# Work item
Write out every line below that contains "netlist".

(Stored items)
This is an optimization exercise on Yosys and OpenROAD, whose aim is small area, a short achievable clock period and few clock cycles, not a production implementation. Function not checked in this run: the RTL went through the layout flow alone. Power is estimated from default activity; no workload was simulated.

==> flow/design.v <==
module btcp_rx_check (
    input  wire        clk,
    input  wire        rst,
    input  wire        in_valid,
    output wire        in_ready,
    input  wire [31:0] in_data,
    input  wire        in_last,
    input  wire [2:0]  in_nbytes,    
    output wire        res_valid,
    input  wire        res_ready,
    output wire [1:0]  res_status,   
    output wire [15:0] res_seq,
    output wire [15:0] res_ack,
    output wire [7:0]  res_flags,
    output wire [7:0]  res_win,
    output wire [15:0] res_dlen,
    output wire [15:0] res_csum,     
    output wire [15:0] res_calc,     
    output wire        res_csum_ok,
    output wire [2:0]  res_type,
    output wire [9:0]  res_plen
);
    function [15:0] crc_x32;
        input [15:0] v;
        reg   [15:0] c;
        integer k;
        begin
            c = 16'h0000;
            for (k = 15; k >= 0; k = k - 1)
                c = (c[15] ^ v[k]) ? ({c[14:0], 1'b0} ^ 16'h1021)
                                   : {c[14:0], 1'b0};
            for (k = 0; k < 16; k = k + 1)
                c = c[15] ? ({c[14:0], 1'b0} ^ 16'h1021) : {c[14:0], 1'b0};
            crc_x32 = c;
        end
    endfunction
    function [15:0] crc_d16;
        input [15:0] v;
        reg   [15:0] c;
        integer k;
        begin
            c = v;
            for (k = 0; k < 16; k = k + 1)
                c = c[0] ? ({1'b0, c[15:1]} ^ 16'h8810) : {1'b0, c[15:1]};
            crc_d16 = c;
        end
    endfunction
    function [15:0] crc_u;
        input [15:0] c0;
        reg   [15:0] c;
        integer k;
        begin
            c = c0;
            for (k = 0; k < 8; k = k + 1)
                c = c[0] ? ({1'b0, c[15:1]} ^ 16'h8810) : {1'b0, c[15:1]};
            crc_u = c;
        end
    endfunction
    reg        rx;         
    reg        f1;         
    reg        ub;         
    reg        eq;         
    reg        rv;         
    reg [1:0]  uc;         
    reg [1:0]  hp;         
    reg [7:0]  cnt;        
    reg [1:0]  plo;        
    reg        big;        
    reg [15:0] sh;         
    reg [15:0] seq_r, ack_r, dlen_r, csum_r;
    reg [7:0]  flags_r, win_r;
    reg        ok_r;
    reg [2:0]  type_r;
    reg [1:0]  status_r;
    wire acc  = in_valid & rx;
    wire h0   = (hp == 2'd0);
    wire nb1  = ~in_nbytes[2] & ~in_nbytes[1];
    wire nb12 = ~in_nbytes[2] & ~(in_nbytes[1] & in_nbytes[0]);
    wire nb123 = ~in_nbytes[2];
    wire [15:0] dh = in_data[31:16] & {{8{hp != 2'd2}}, {8{(hp != 2'd2) & ~(in_last & nb1)}}};
    wire [15:0] dl = in_data[15:0]  & {{8{~(in_last & nb12)}}, {8{~(in_last & nb123)}}};
    wire [15:0] ms = crc_x32(sh);
    wire [7:0] cbase = h0 ? 8'hFD : cnt;
    always @(posedge clk) begin
        if (rst) begin
            rx <= 1'b1;
            f1 <= 1'b0;
            ub <= 1'b0;
            eq <= 1'b0;
            rv <= 1'b0;
            hp <= 2'd0;
        end else begin
            f1 <= acc & in_last;
            if (acc) begin
                if (in_last) begin
                    rx <= 1'b0;
                    hp <= 2'd0;
                end else if (hp != 2'd3) begin
                    hp <= hp + 2'd1;
                end
            end
            if (f1) begin
                ub <= (uc != 2'd0);
                eq <= (uc == 2'd0);
            end else if (ub) begin
                ub <= (uc != 2'd1);
                eq <= (uc == 2'd1);
            end else begin
                eq <= 1'b0;
            end
            if (eq)
                rv <= 1'b1;
            if (rv & res_ready) begin
                rv <= 1'b0;
                rx <= 1'b1;
            end
        end
    end
    wire        e0  = rx & (hp == 2'd0);
    wire        e1  = rx & (hp == 2'd1);
    wire        e2  = rx & (hp == 2'd2);
    wire        keep = ~(acc | f1 | ub);
    wire        gm  = (acc & ~h0) | f1;
    wire [7:0]  cnext = cbase + {7'd0, ~in_last | in_nbytes[2] | in_nbytes[1]};
    always @(posedge clk) begin
        sh <= (sh & {16{keep}}) | ((ms & {16{gm}}) ^ ((dh ^ crc_d16(dl)) & {16{acc}}))
            | (crc_u(sh) & {16{ub}});
        if (acc) begin
            cnt <= cnext;
            big <= ~h0 & (big | (cnt == 8'd251 & ~in_last));
        end
        if (rx) begin
            plo <= {~in_nbytes[1], in_nbytes[0]};
            uc  <= 2'd0 - in_nbytes[1:0];
        end else if (ub) begin
            uc  <= uc - 2'd1;
        end
        if (e0) seq_r   <= in_data[31:16];
        if (e0) ack_r   <= in_data[15:0];
        if (e1) flags_r <= in_data[31:24];
        if (e1) win_r   <= in_data[23:16];
        if (e1) dlen_r  <= in_data[15:0];
        if (e2) csum_r  <= in_data[31:16];
        ok_r <= (sh == csum_r);
        case (flags_r)
        8'h02:   type_r <= 3'd1;
        8'h10:   type_r <= 3'd2;
        8'h01:   type_r <= 3'd3;
        8'h12:   type_r <= 3'd4;
        8'h11:   type_r <= 3'd5;
        default: type_r <= ({cnt, plo} != 10'd0) ? 3'd6 : 3'd0;
        endcase
        status_r <= big                           ? 2'd2 :
                    (cnt >= 8'hFD)                ? 2'd1 :
                    (cnt == 8'd252 && plo != 2'd0) ? 2'd2 : 2'd0;
    end
    assign in_ready    = rx;
    assign res_valid   = rv;
    assign res_status  = status_r;
    assign res_seq     = seq_r;
    assign res_ack     = ack_r;
    assign res_flags   = flags_r;
    assign res_win     = win_r;
    assign res_dlen    = dlen_r;
    assign res_csum    = csum_r;
    assign res_calc    = sh;
    assign res_csum_ok = ok_r;
    assign res_type    = type_r;
    assign res_plen    = {cnt, plo};
endmodule
==> flow/flow/run.sh <==
#!/bin/bash
# The standard layout (standard.sh), with the port buffers made from a
# small buffer cell. Each step's full log is under orfs/logs; make's own
# output goes to standard.log.
set -euo pipefail
bash standard.sh \
  BUFFER_PORTS_ARGS="-buffer_cell sky130_fd_sc_hd__buf_1" \
  finish > standard.log 2>&1
==> flow/standard.sh <==
#!/bin/bash
# synth_recipe.tcl (not shown) runs the flow's synth.tcl, then flattens the netlist and writes it again
# the make line also repeats each setting of config.mk as NAME=value (left out here)
make -C /OpenROAD-flow-scripts/flow DESIGN_CONFIG=/design/flow/config.mk WORK_HOME=/design/flow/orfs CLKGATE_MAP_FILE= SYNTH_SCRIPT=/design/flow/synth_recipe.tcl "${@:-finish}"
==> flow/config.mk <==
export PLATFORM = sky130hd
export DESIGN_NAME = btcp_rx_check
export DESIGN_NICKNAME = btcp_rx_check
export VERILOG_FILES = /design/flow/design.v
export SDC_FILE = /design/flow/constraint.sdc
export NUM_CORES = 4
export LEC_CHECK = 0
export CAP_MARGIN = 20
export CORE_MARGIN = 2
export CORE_UTILIZATION = 40
export CTS_BUF_LIST = sky130_fd_sc_hd__clkbuf_8
export CTS_CLUSTER_DIAMETER = 200
export CTS_CLUSTER_SIZE = 50
export SETUP_SLACK_MARGIN = 3.8
export SLEW_MARGIN = 20
==> flow/constraint.sdc <==
create_clock -name core_clock -period 6.0 [get_ports {clk}]
set_input_delay 1.2000 -clock core_clock [delete_from_list [all_inputs] [get_ports {clk}]]
set_output_delay 1.2000 -clock core_clock [all_outputs]
set_load 0.01 [all_outputs]
==> impl_metrics.ini <==
[outcome]
outcome = finished clean

[pwr]
swShare_pct = 38.2
max-vdd-ir-drop_v = 0.000667
leakagePower_nw = 3.51
switchingPower_mw = 2.07
power_frac_seq_pct = 22.4
intPower_mw = 3.35
p_per_area_nw_per_um2 = 609
pwr-share-comb_pct = 65.4
clockPowerShare_pct = 12.1

[synthesis]
yosys.area_share.adder_pct = 1.75
synth_top_family_by_area = XOR/XNOR gates
synth_edf_count = 93
yosys_warnings = 1
seq_area_frac_synth_pct = 52.3
syn_nets = 549
ys_async_sr_fraction_pct = 0
yosys.area_share.simple_pct = 9.50
syn-cell-area_sq_um = 6450
avgSynthCellArea_sq_um = 12.9
synthMuxAreaShare_pct = 1.34
synth.top_cell.area_share_pct = 43.3
synthesis.instances = 500
netlist-cell-type-count = 57
synthXorXnorAreaFrac_pct = 26.5
ys_ff_latch = 122
yosys.area.top_type = edfxtp_1
synthFlopType = edfxtp_1
synth_compound_area_share_pct = 5.41
yosys-top-cells-area = edfxtp_1 (43%), xnor2_1 (13%), dfxtp_1 (9.0%)

[layout]
layout_commonest_cell = edfxtp_1
diodes = 0
area_growth_pct = 37.8
final_cells = 967
layout_common_cells = edfxtp_1 (93), xnor2_1 (91), buf_4 (86)
drive_above_1_share_pct = 37.7
layout.nets = 787

[die]
die_h_um = 131
num_rows = 46
initial_core_util_pct = 40.8
die_area_sq_um = 17200
core_sq_um = 15800
die_x_um = 131
io_pins = 154

[drt]
vias = 4731
avgRoutedWirePerCell_um = 18.0
first_pass_iters = 5
vias_per_cell = 4.89
wl_um = 17400
route.detailed.drc = 0
drt-initial-drc-count = 351
route.antenna.remaining_nets = 0

[clock_tree]
cts_tree = done
numCtsBuffers = 17
htree_levels = 4
clock_path_buffers = 2
clock-sinks = 122
worstSkewPairLatency_ns = 0.45
postCtsHoldBufs = 0
path_clk_slew_ns = 0.07
cts-root-buf = clkbuf_8

[timing]
fin_crit_ns = 2.48
finalHoldViolations = 0
setup_violations = 0
rsz0062_at_grt = true
worstMarginPinSlew_ns = 0.876
clock_skew_ns = 0.0141
fin_crit_sh_pct = 41.4
max_slew_margin_pct = 41.5
slew_viol_final = 0
tns_ns = 0
max_freq_mhz = 403

[worst_setup_path]
arrival_ns = 2.82
critPathRequiredTime_ns = 6.34
crit_chain = buf_8, nand2b_4, buf_12, buf_12, mux2i_4, xor2_2, buf_4, xnor2_2, nor2_2, xor2_1, a221o_1
startpoint_type = input pin
end_kind = flop
cp_slowest_cell = a221o_1
worstSetupPathType = in2reg
crit_top_cell = buf_12
max_stage_delay_ns = 0.25
crit_fanout = 4

[grt]
grt_first_pass_wirelength_um = 26100
grt_util_all_layers_pct = 20.6
grt_overflow = 0
grt_max_degree = 30
antenna_found_initial = 0
grt_pass1_vias = 4782

[placement]
place_congestion = 0.820
io_buffers = 153
dpl.hpwl_um = 12100
dp.cells = 843

[hold_path]
hold_path.class = reg2reg

[flow_run]
max_cap_viol_count = 0
==> worst max-delay path: cells and delay by family <==
kind            cells  cell delay [ns]
simple gates        2             0.21
mux                 1             0.17
xor+xnor            3             0.47
buf+inv             4             0.51
compound gates      1             0.25
==> path summary, 6_finish.rpt <==
| kind | slack, ns | startpoint | end | depth (start not counted) |
|---|---|---|---|---|
| hold reg to reg | 0.45 | rv$_SDFFE_PP0P_ | rv$_SDFFE_PP0P_ | 1 |
| setup reg to reg | 3.67 | sh[9]$_DFF_P_ | sh[13]$_DFF_P_ | 8 |
| setup / recovery | 3.52 | in_nbytes[2] | sh[14]$_DFF_P_ | 11 |
| hold / removal | 0.45 | rv$_SDFFE_PP0P_ | rv$_SDFFE_PP0P_ | 1 |
==> area by class of cell <==
class / instances / area (sq um)
multi-input combinational: 338 / 3180
clock buffer: 19 / 262
timing repair buffer: 247 / 1600
sequential: 122 / 3440
fill: 1308 / 6940
clock inverter: 13 / 92.6
tap: 216 / 270
inverter: 12 / 45.0
==> repair_timing <==
action	CTS	global route
buffers inserted	67	25
resized for setup	98	88
endpoints found under the hold margin	0	0
setup endpoints to repair	81	97
pin swaps	23	22
==> per-stage QoR <==
stage	utilization (%)	instance area, sq um	setup WS (ns)	hold WS (ns)	power (mW)
floorplan	-	6650	3.28	0.436	3.83
global route	56.2	8890	3.46	0.464	5.73
detailed placement	46.3	7320	2.68	0.465	4.32
finish	56.2	8890	3.52	0.449	5.41
CTS	53.5	8470	3.52	0.470	5.22
global placement	46.3	7320	2.76	0.455	4.30
==> sequential cells by signal (all words and copies together), names as in the netlist <==
signal    cells
ub            1
csum_r       16
ack_r        16
big           1
hp            2
plo           2
cnt           8
rx            1
f1            1
eq            1
dlen_r       16
sh           16
uc            2
status_r      2
type_r        3
flags_r       8
ok_r          1
rv            1
win_r         8
seq_r        16
==> logic make-up after synthesis <==
| family | Yosys count |
|---|---|
| adders and majority gates | 9 |
| DFF | 122 |
| AOI/OAI and AO/OA | 44 |
| muxes | 7 |
| xor gates and xnor gates | 153 |
| and+or+nand+nor | 125 |
| buffers and inverters | 40 |
==> per-layer routing <==
| metal | vias up | part of all wire (%) | global-route usage, % |
|---|---|---|---|
| li1 | 2208 | - | - |
| met1 | 2341 | 42 | 26.0 |
| met2 | 156 | 50 | 34.2 |
| met3 | 26 | 5.5 | 4.85 |
| met4 | 0 | 2.2 | 8.70 |
| met5 | - | 0 | 0 |
==> synth_stat cells (all sizes together) (2+ instances only) <==
cell and instances:
xnor2 102, edfxtp 93, nor2 38, nand2 36
xor2 33, dfxtp 29, buf 17, a221o 16
xnor3 14, inv 12, clkbuf 11, ha 9
nand2b 8, mux2i 7, nor2b 7, nor3b 7
o21ai 7, a21oi 6, nand3 4, nand4 4
nor3 4, xor3 4, a22oi 3, and2 3
and3 3, nor4 3, or2 3, a311oi 2
o211ai 2, o21a 2
==> power by group through the flow <==
| stage | Sequential, mW | Combinational, mW | Clock (mW) |
|---|---|---|---|
| 5_1_grt | 1.23 | 3.79 | 0.704 |
| 2_1_floorplan | 1.14 | 2.69 | 0 |
| 6_report | 1.21 | 3.54 | 0.658 |
| 3_3_place_gp | 1.29 | 3.01 | 0 |
| 3_5_place_dp | 1.29 | 3.03 | 0 |
| 4_1_cts | 1.21 | 3.34 | 0.669 |

## re-timing with driven ports
In the flow no input, the clock included, has a driving cell. The finished layout below was timed again as built, in two steps. Step 1: set_driving_cell puts a clkbuf_16 on clk and a buf_2 on each other input, an assumption about the parent block. Step 2 also shifts input and output timing later by t, the mid clock arrival at the registers, as if the neighbouring blocks saw the same clock. Slacks: ideal / step 1 / step 2; pairs: ideal / step 1.
shift t [ns]: 0.478
setup WS [ns]: 3.517 / 3.506 / 3.028
worst hold slack (ns): 0.449 / 0.449 / 0.449
cell pins on the clock port's net: 1
After both steps setup and hold are still met in this run. The setup slack of this run moves by -0.011 ns with the drivers and by -0.489 ns with both steps.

# Output for this task
# synth_recipe.tcl (not shown) runs the flow's synth.tcl, then flattens the netlist and writes it again
netlist-cell-type-count = 57
==> sequential cells by signal (all words and copies together), names as in the netlist <==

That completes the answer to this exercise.